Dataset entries

File: src/rtl/ahb_pkg.sv
// Shared AHB-Lite types for the response-path mux.
// Holds HTRANS/HRESP codes, the data-phase select and default-FSM enums.
package ahb_pkg;

  localparam logic [1:0] HTRANS_IDLE   = 2'b00;
  localparam logic [1:0] HTRANS_BUSY   = 2'b01;
  localparam logic [1:0] HTRANS_NONSEQ = 2'b10;
  localparam logic [1:0] HTRANS_SEQ    = 2'b11;

  localparam logic HRESP_OKAY  = 1'b0;
  localparam logic HRESP_ERROR = 1'b1;

  typedef enum logic [2:0] {
    DSEL_NONE,
    DSEL_S1,
    DSEL_S2,
    DSEL_S3,
    DSEL_DEF
  } dsel_e;

  typedef enum logic [1:0] {
    DS_OK,
    DS_ERR1,
    DS_ERR2
  } ds_state_e;

  function automatic logic [2:0] sel_count(
    input logic [3:0] sel
  );
    sel_count = 3'(sel[0]) + 3'(sel[1])
              + 3'(sel[2]) + 3'(sel[3]);
  endfunction

endpackage

File: src/rtl/ahb_default_sub.sv
// Default subordinate: two-cycle ERROR for hits on
// default or unmapped space, zero-wait OKAY otherwise.
module ahb_default_sub
  import ahb_pkg::*;
(
  input  logic HCLK,
  input  logic HRESET,
  input  logic i_hit,
  output logic o_ready,
  output logic o_resp
);

  ds_state_e r_state;
  ds_state_e w_next;

  // State register with synchronous reset
  always_ff @(posedge HCLK) begin
    if (HRESET) r_state <= DS_OK;
    else        r_state <= w_next;
  end

  // Next state and response outputs
  always_comb begin
    w_next  = r_state;
    o_ready = 1'b1;
    o_resp  = HRESP_OKAY;
    unique case (r_state)
      DS_OK: begin
        if (i_hit) w_next = DS_ERR1;
      end
      DS_ERR1: begin
        o_ready = 1'b0;
        o_resp  = HRESP_ERROR;
        w_next  = DS_ERR2;
      end
      DS_ERR2: begin
        o_resp = HRESP_ERROR;
        w_next = i_hit ? DS_ERR1 : DS_OK;
      end
      default: w_next = DS_OK;
    endcase
  end

endmodule

File: src/rtl/ahb_resp_mux.sv
// AHB-Lite subordinate-to-manager response mux.
// Option AHB_RESP_MUX_MULTISEL_ERR_EN: multi-select errors.
module ahb_resp_mux
  import ahb_pkg::*;
#(
  parameter int DATA_WIDTH = 32,
  parameter logic [DATA_WIDTH-1:0] DEFAULT_RDATA = '0
) (
  input  logic                  HCLK,
  input  logic                  HRESET,
  input  logic                  HSEL1,
  input  logic                  HSEL2,
  input  logic                  HSEL3,
  input  logic                  HSELd,
  input  logic [1:0]            HTRANS,
  input  logic                  HREADYOUT1,
  input  logic                  HREADYOUT2,
  input  logic                  HREADYOUT3,
  input  logic                  HRESP1,
  input  logic                  HRESP2,
  input  logic                  HRESP3,
  input  logic [DATA_WIDTH-1:0] HRDATA1,
  input  logic [DATA_WIDTH-1:0] HRDATA2,
  input  logic [DATA_WIDTH-1:0] HRDATA3,
  output logic                  HREADY,
  output logic                  HRESP,
  output logic [DATA_WIDTH-1:0] HRDATA
);

  dsel_e                 r_dsel;
  dsel_e                 w_dsel_d;
  logic                  w_active;
  logic                  w_hit;
  logic                  w_ds_ready;
  logic                  w_ds_resp;
  logic                  w_hready;
  logic                  w_hresp;
  logic [DATA_WIDTH-1:0] w_hrdata;
`ifdef AHB_RESP_MUX_MULTISEL_ERR_EN
  logic                  w_multi;
`endif

  assign w_active = (HTRANS == HTRANS_NONSEQ)
                 || (HTRANS == HTRANS_SEQ);

  // Address-phase decode of the select lines
  always_comb begin
    w_dsel_d = DSEL_NONE;
    if      (HSEL1) w_dsel_d = DSEL_S1;
    else if (HSEL2) w_dsel_d = DSEL_S2;
    else if (HSEL3) w_dsel_d = DSEL_S3;
    else if (HSELd) w_dsel_d = DSEL_DEF;
`ifdef AHB_RESP_MUX_MULTISEL_ERR_EN
    w_multi = sel_count({HSELd, HSEL3, HSEL2, HSEL1}) > 3'd1;
    if (w_multi)
      w_dsel_d = w_active ? DSEL_DEF : DSEL_NONE;
`endif
  end

  // Active transfer accepted into default/unmapped space
  assign w_hit = w_hready && w_active
              && ((w_dsel_d == DSEL_DEF)
               || (w_dsel_d == DSEL_NONE));

  // Data-phase select, frozen across wait states
  always_ff @(posedge HCLK) begin
    if (HRESET)       r_dsel <= DSEL_NONE;
    else if (w_hready) r_dsel <= w_dsel_d;
  end

  ahb_default_sub u_def (
    .HCLK    (HCLK),
    .HRESET  (HRESET),
    .i_hit   (w_hit),
    .o_ready (w_ds_ready),
    .o_resp  (w_ds_resp)
  );

  // Zero-latency return mux keyed by the data-phase owner
  always_comb begin
    w_hready = w_ds_ready;
    w_hresp  = w_ds_resp;
    w_hrdata = DEFAULT_RDATA;
    unique case (r_dsel)
      DSEL_S1: begin
        w_hready = HREADYOUT1;
        w_hresp  = HRESP1;
        w_hrdata = HRDATA1;
      end
      DSEL_S2: begin
        w_hready = HREADYOUT2;
        w_hresp  = HRESP2;
        w_hrdata = HRDATA2;
      end
      DSEL_S3: begin
        w_hready = HREADYOUT3;
        w_hresp  = HRESP3;
        w_hrdata = HRDATA3;
      end
      default: begin
        w_hready = w_ds_ready;
        w_hresp  = w_ds_resp;
        w_hrdata = DEFAULT_RDATA;
      end
    endcase
  end

  assign HREADY = w_hready;
  assign HRESP  = w_hresp;
  assign HRDATA = w_hrdata;

endmodule
File: config.mk
export PLATFORM = sky130hd
export DESIGN_NAME = ahb_resp_mux
export DESIGN_NICKNAME = d
export VERILOG_FILES = /design/src/rtl/ahb_pkg.sv /design/src/rtl/ahb_default_sub.sv /design/src/rtl/ahb_resp_mux.sv
export SDC_FILE = /design/constraint.sdc
export NUM_CORES = 1
export LEC_CHECK = 0
export CAP_MARGIN = 20
export CORE_UTILIZATION = 27
export CTS_CLUSTER_SIZE = 20
export DETAILED_ROUTE_END_ITERATION = 8
export PLACE_DENSITY = 0.83
export SLEW_MARGIN = 20
export SYNTH_ARGS = -nofsm -noshare
export SYNTH_HDL_FRONTEND = slang
export SYNTH_SLANG_ARGS = --single-unit
File: constraint.sdc
create_clock -name HCLK -period 2.17 [get_ports HCLK]
set_clock_uncertainty 0.05 [all_clocks]
set_input_delay 0.5425 -clock HCLK [delete_from_list [all_inputs] [get_ports HCLK]]
set_output_delay 0.5425 -clock HCLK [all_outputs]
set_load 0.005 [all_outputs]
==> results.json, run 1 <==
{
  "grt_pass1_vias": 1657,
  "synth_top_family_by_area": "multiplexers",
  "tightest_slew_ps": 281.6,
  "core_area_sq_um": 4086,
  "place_hpwl_um": 4177,
  "die-width_um": 68.11,
  "area_delta_synth_final_pct": 141.5,
  "start_kind": "input pin",
  "die_h_um": 68.11,
  "finalWeightedCongestion": 0.8057,
  "ios": 144,
  "fmax_mhz": 465.6,
  "grt_max_degree": 26,
  "p_total_mw": 0.9143,
  "min_from": "u_def.r_state[1]$_SDFFE_PP0P_",
  "num_antenna_cells": 0,
  "crit_family": "buffers and inverters",
  "post_synth.cell_area_avg_sq_um": 7.374,
  "crit_required_ps": 1580,
  "yosysWarnings": 0,
  "synth_fa_ha_area_frac": 0.05302,
  "tns_ps": 0,
  "fin_crit_ps": 2148,
  "crit_slowest_cell": "clkdlybuf4s50_1",
  "final_core_util": 0.6972,
  "tritoncts": "built",
  "drive_gt1_frac": 0.3819,
  "ant_nets": 0,
  "ys_seq_area_frac": 0.08484,
  "hold_class": "reg -> reg",
  "io_buffers": 142,
  "fin_area_sq_um": 2849,
  "row_count": 23,
  "clock_sinks": 5,
  "critical_path_class": "in -> out",
  "clockBufferDepth": 2,
  "nNetsFinal": 425,
  "finalSetupViolations": 0,
  "grtUsageTotal": 0.2053,
  "insertion_delay_ps": 230,
  "timing.final.hold_violations": 0,
  "drv_cap": 0,
  "hold_buffers": 0,
  "finalCritPeriodShare": 0.9898,
  "synth_compound_area_frac": 0.2800,
  "critPathMaxStageDelay_ps": 410,
  "synth_xor_area_frac": 0,
  "synth_enable_flop_cells": 0,
  "syn_nets": 275,
  "status": "finished, final reports clean",
  "drtIter0Drc": 52,
  "start_util": 0.2887,
  "final_max_slew_viol_count": 0,
  "antenna_found_initial": 0,
  "path_buf_inv": 2,
  "cp.arrival_ps": 1560,
  "syn_inst": 160,
  "cts-buffers-inserted": 3,
  "whs_ps": 560.4,
  "htree_levels": 1,
  "relSlewSlack": 0.8120,
  "synth.cell_area_sq_um": 1180,
  "dieArea_sq_um": 4638,
  "critPathCaptureType": "output port",
  "reg2reg_from": "u_def.r_state[1]$_SDFFE_PP0P_",
  "grt_pass1_wl_um": 7258,
  "path_cells": "clkdlybuf4s50_1 > mux2_2 > a22oi_1 > nor2_1 > buf_2",
  "ys.flop_type": "dfxtp_1",
  "vias_per_cell": 5.150,
  "wl_um": 5432,
  "cp-startpoint": "HRDATA1[6]",
  "synthMuxAreaShare": 0.3319,
  "clkTransAtPathRegs_ps": 30,
  "cts-root-buf": "clkbuf_8",
  "vdd_ir_drop_max_mv": 0.1847,
  "fillCellCount": 358,
  "place_area_sq_um": 2770,
  "power.leakage_nw": 1.300,
  "p_per_area_nw_per_um2": 320.9,
  "ys_ff_latch": 5,
  "synth_cell_types": 27,
  "synth-simple-area-share": 0.1813,
  "synthArstFlopShare": 0,
  "overflow": 0,
  "path_max_fanout": 1,
  "via_count": 1849,
  "wl_per_cell_um": 15.13,
  "firstDrtPassIters": 4,
  "drc": 0
}
layout by cell type (no fill, tap or decap), types with 3 or more instances in the layout:
cell type and n:
dfxtp_1 4, ha_1 5, nor2_1 37, mux2_2 22, a22oi_1 8, mux2_4 11
dlygate4sd2_1 5, clkbuf_8 3, buf_4 16, buf_12 3, a21oi_1 4, buf_2 33
inv_1 3, a22oi_2 25, clkdlybuf4s50_1 93, dlymetal6s2s_1 10
cell families after synthesis:
| family | count (synthesis) |
|---|---|
| AO/OA/AOI/OAI | 46 |
| adder cells (fa/ha/maj) | 5 |
| buffers and inverters | 19 |
| flip-flops | 5 |
| multiplexers | 35 |
| AND/OR/NAND/NOR | 50 |
sequential cells by signal (all words and copies together) (netlist names):
| register | flops |
|---|---|
| r_dsel | 3 |
| u_def.r_state | 2 |
metrics by stage:
step           std cells  worst slack [ps]
6_report             359             22.10
5_1_grt              359            -11.87
4_1_cts              359             10.64
3_5_place_dp         354            -568.9
3_3_place_gp         354            -552.5
2_1_floorplan        160             237.9
report_power, final:
group | switching [mW] | internal [mW]
sequential | 0.0123 | 0.0975
clock | 0.0505 | 0.127
combinational | 0.231 | 0.396
cell usage after synthesis (2+ instances only):
master	n	area (sq um)
nand2_1	2	7.510
o21ai_0	3	15.01
mux2i_1	2	20.02
nand2b_1	2	12.51
nor2b_1	2	12.51
nor2_1	38	142.6
buf_2	2	10.01
ha_1	5	62.56
inv_1	3	11.26
a21oi_1	4	20.02
dfxtp_1	5	100.1
clkbuf_1	13	48.80
a22oi_1	33	247.7
mux2_2	33	371.6
metal layers:
layer  vias up  track usage  share of wire
met5         -            0              0
met4         0      0.04167          0.013
met3         8      0.05167           0.11
met2       107       0.4081           0.52
met1       843       0.2112           0.36
li1        891            -              -
timing repair:
item,4_1_cts,5_1_grt
gates resized for setup,157,33
buffers inserted,1,0
pin swaps,27,15
setup endpoints to repair,34,19
path summary, 6_finish.rpt:
check                                   to  slack, ps  cells past startpoint
max                              HRDATA[6]         20                      5
max reg2reg         r_dsel[1]$_SDFFE_PP0P_        370                      7
min reg2reg  u_def.r_state[1]$_SDFFE_PP0P_        560                      3
min          u_def.r_state[1]$_SDFFE_PP0P_        560                      3
cell type report:
cell class | count | area [sq um] | share of cell area
clock buffer | 4 | 45.04 | 0.01581
inverter | 3 | 11.26 | 0.003953
multi-input combinational | 136 | 1176 | 0.4128
sequential | 5 | 103.9 | 0.03645
tap | 50 | 62.56 | 0.02196
timing repair buffer | 161 | 1450 | 0.5090
worst min-delay path: cells and delay by family, from the launching register on:
| family | cells | cell delay (ps) |
|---|---|---|
| multiplexers | 1 | 70 |
| buffers and inverters | 1 | 130 |
| flip-flops | 1 | 300 |
| AND/OR/NAND/NOR | 1 | 60 |
(Power assumes the default switching activity.)
==> inputs of run 2 (changes only) <==
ABC_AREA = 1   (was unset)
CORE_UTILIZATION = 25   (was 27)
clock period = 2.1 ns   (was 2.17 ns; I/O delays follow)
==> run 2 against run 1 <==
Net effect:
- first-iteration DRC count up 120%
- synthesized area is 12% lower
- total power rose to 3.3 times the previous value
- clock power up 3%
==> results.json, run 2 <==
{
  "synth_enable_flop_cells": 0,
  "clkTransAtPathRegs_ps": 40,
  "yosysTopAreaCell": "nand2_1",
  "final_cells": 388,
  "overflow": 0,
  "yosysMostFrequentCell": "nand2_1",
  "hold_buffers": 0,
  "whs_ps": 470.1,
  "drive_gt1_frac": 0.3343,
  "tns_ps": 0,
  "nNetsFinal": 454,
  "die-width_um": 66.49,
  "min_from": "u_def.r_state[0]$_SDFFE_PP0P_",
  "io_buffers": 142,
  "insertion_delay_ps": 230,
  "grt_pass1_wl_um": 8569,
  "synth.cell_area_sq_um": 1040,
  "crit_family": "buffers and inverters",
  "drc": 0,
  "finalSetupViolations": 0,
  "place_hpwl_um": 4220,
  "reg_top3": "r_dsel (3), u_def.r_state (2)",
  "relSlewSlack": 0.8542,
  "area_delta_synth_final_pct": 178.7,
  "ys.flop_type": "dfxtp_1",
  "tightest_slew_ps": 218.2,
  "status": "finished, final reports clean",
  "finalWeightedCongestion": 0.7924,
  "clock_sinks": 5,
  "hold_class": "reg -> reg",
  "ios": 144,
  "critPathCaptureType": "output port",
  "syn_nets": 275,
  "cts-root-buf": "clkbuf_8",
  "largest_reg_flops": 3,
  "reg2reg_depth": 11,
  "clockBufferDepth": 2,
  "htree_levels": 1,
  "netlist_top_cells_area": "nand2_1 (25%), a22oi_1 (15%), a22oi_2 (12%)",
  "final_common_cell": "clkdlybuf4s50_1",
  "post_synth.cell_area_avg_sq_um": 6.498,
  "vdd_ir_drop_max_mv": 0.8540,
  "p_per_area_nw_per_um2": 1032,
  "critPathMaxStageDelay_ps": 330,
  "tritoncts": "built",
  "via_count": 1860,
  "crit_required_ps": 1520,
  "fin_crit_ps": 2070,
  "path_max_fanout": 8,
  "holdPathStages": 2,
  "cp.arrival_ps": 1490,
  "ys_seq_area_frac": 0.09627,
  "hold_end": "u_def.r_state[0]$_SDFFE_PP0P_",
  "num_antenna_cells": 0,
  "ys_top_cells_by_count": "nand2_1 (70), a22oi_1 (21), a22oi_2 (10)",
  "power.leakage_nw": 1.334,
  "placed_cells": 359,
  "drtIter0Drc": 112,
  "grt_pass1_vias": 1827,
  "synthArstFlopShare": 0,
  "antenna_found_initial": 0,
  "start_kind": "register",
  "die_h_um": 66.49,
  "start_util": 0.2599,
  "dieArea_sq_um": 4421,
  "final_cell_mix": "clkdlybuf4s50_1 (108), nand2_1 (70), a22oi_2 (28)",
  "timing.final.hold_violations": 0,
  "p_total_mw": 2.991,
  "critical_path_class": "reg -> out",
  "grtUsageTotal": 0.2597,
  "drv_cap": 0,
  "ys_ff_latch": 5,
  "reg2reg_setup_slack_ps": 540,
  "cts-buffers-inserted": 3,
  "yosysWarnings": 0,
  "r2r_end": "u_def.r_state[1]$_SDFFE_PP0P_",
  "vias_per_cell": 4.794,
  "synth_cell_types": 23,
  "final_max_slew_viol_count": 0,
  "fmax_mhz": 483.1,
  "wl_um": 6197,
  "row_count": 23,
  "path_buf_inv": 5,
  "fillCellCount": 320,
  "syn_inst": 160,
  "grt_max_degree": 34,
  "core_area_sq_um": 4000,
  "synth.top_cell.area_share": 0.2527,
  "firstDrtPassIters": 4,
  "path_cells": "inv_2 > nor3_4 > buf_6 > buf_12 > buf_16 > a22oi_2 > nand2_1 > clkdlybuf4s15_1",
  "finalCritPeriodShare": 0.9857,
  "wl_per_cell_um": 15.97,
  "top_register": "r_dsel",
  "reg2reg_from": "r_dsel[0]$_SDFFE_PP0P_",
  "ant_nets": 0,
  "rsz0062_at_grt": "yes",
  "crit_slowest_cell": "dfxtp_2"
}
## run 2: changes by cell type after synthesis, sizes merged, moves of 4 or more
cell	before	now
nand3	1	9
inv	3	10
nand2	2	71
buf	3	9
nand4	0	4
nor2	38	5
clkbuf	13	0
mux2	33	0
## run 2: stage by stage
step	utilization	setup WS, ps	cell area [sq um]
5_1_grt	0.7244	-11.67	2898
4_1_cts	0.7326	-81.03	2930
2_1_floorplan	-	434.7	1040
6_report	0.7244	30.13	2898
3_5_place_dp	0.6465	-231.1	2586
3_3_place_gp	0.6465	-222.2	2586
## run 2: routing by layer
metal | global-route usage | routed length (um) | part of all wire | vias to the layer above
li1 | - | - | - | 913
met1 | 0.2715 | 2146 | 0.35 | 846
met2 | 0.4847 | 3340 | 0.54 | 89
met3 | 0.08390 | 598 | 0.096 | 12
met4 | 0.08245 | 112 | 0.018 | 0
met5 | 0 | 0 | 0 | -
## run 2: cells by family (layout without fill, tap and decap cells)
logic type	count (synthesis)	in the layout	share of synthesized area
buffers and inverters	19	197	0.1155
AND/OR/NAND/NOR	91	91	0.4019
adder cells (fa/ha/maj)	5	5	0.06017
AO/OA/AOI/OAI	40	40	0.3261
flip-flops	5	5	0.09627
## run 2: worst max-delay path by stage
stage / endpoint / depth (start not counted) / from
floorplan: HRDATA[14] / 5 / r_dsel[0]$_SDFFE_PP0P_
global placement: HREADY / 4 / HREADYOUT3
detailed placement: HREADY / 4 / HREADYOUT3
CTS: HRDATA[16] / 9 / r_dsel[1]$_SDFFE_PP0P_
global route: HRDATA[14] / 8 / r_dsel[1]$_SDFFE_PP0P_
finish: HRDATA[2] / 8 / r_dsel[1]$_SDFFE_PP0P_
## run 2: report_power, final
group	internal (mW)	total [mW]	switching, mW	leakage (nW)
clock network	0.131	0.182	0.0518	0.0228
registers	0.153	0.201	0.0477	0.0432
logic	1.41	2.61	1.19	1.27
total	1.70	2.99	1.29	1.33
## run 2: area by class of cell
class | instances | area (sq um) | share of cell area
timing repair buffer | 183 | 1725 | 0.5954
multi-input combinational | 136 | 914.6 | 0.3156
sequential | 5 | 110.1 | 0.03800
tap | 50 | 62.56 | 0.02159
clock buffer | 4 | 45.04 | 0.01554
inverter | 10 | 40.04 | 0.01382
## run 2: what timing repair did
action,in CTS,in global routing
gates resized for setup,92,44
cloned,3,0
setup buffers,16,7
setup endpoints to repair,34,31
pin swaps,10,12
## run 2: worst register-to-register path, cell delays in order, from the launching register on
cell	delay, ps
dfxtp_4	360
inv_4	50
buf_4	120
buf_4	120
buf_4	130
nand4_2	90
nand4_4	100
buf_4	180
nand2_4	70
nand3_1	70
nand2_1	70
nor2_1	40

→ What is needed: All lines from the beginning of the entries through the line marked "o_ready = 1'b0;" are to be output exactly; nothing else belongs in the answer.

→ Worked solution:
File: src/rtl/ahb_pkg.sv
// Shared AHB-Lite types for the response-path mux.
// Holds HTRANS/HRESP codes, the data-phase select and default-FSM enums.
package ahb_pkg;

  localparam logic [1:0] HTRANS_IDLE   = 2'b00;
  localparam logic [1:0] HTRANS_BUSY   = 2'b01;
  localparam logic [1:0] HTRANS_NONSEQ = 2'b10;
  localparam logic [1:0] HTRANS_SEQ    = 2'b11;

  localparam logic HRESP_OKAY  = 1'b0;
  localparam logic HRESP_ERROR = 1'b1;

  typedef enum logic [2:0] {
    DSEL_NONE,
    DSEL_S1,
    DSEL_S2,
    DSEL_S3,
    DSEL_DEF
  } dsel_e;

  typedef enum logic [1:0] {
    DS_OK,
    DS_ERR1,
    DS_ERR2
  } ds_state_e;

  function automatic logic [2:0] sel_count(
    input logic [3:0] sel
  );
    sel_count = 3'(sel[0]) + 3'(sel[1])
              + 3'(sel[2]) + 3'(sel[3]);
  endfunction

endpackage

File: src/rtl/ahb_default_sub.sv
// Default subordinate: two-cycle ERROR for hits on
// default or unmapped space, zero-wait OKAY otherwise.
module ahb_default_sub
  import ahb_pkg::*;
(
  input  logic HCLK,
  input  logic HRESET,
  input  logic i_hit,
  output logic o_ready,
  output logic o_resp
);

  ds_state_e r_state;
  ds_state_e w_next;

  // State register with synchronous reset
  always_ff @(posedge HCLK) begin
    if (HRESET) r_state <= DS_OK;
    else        r_state <= w_next;
  end

  // Next state and response outputs
  always_comb begin
    w_next  = r_state;
    o_ready = 1'b1;
    o_resp  = HRESP_OKAY;
    unique case (r_state)
      DS_OK: begin
        if (i_hit) w_next = DS_ERR1;
      end
      DS_ERR1: begin
        o_ready = 1'b0;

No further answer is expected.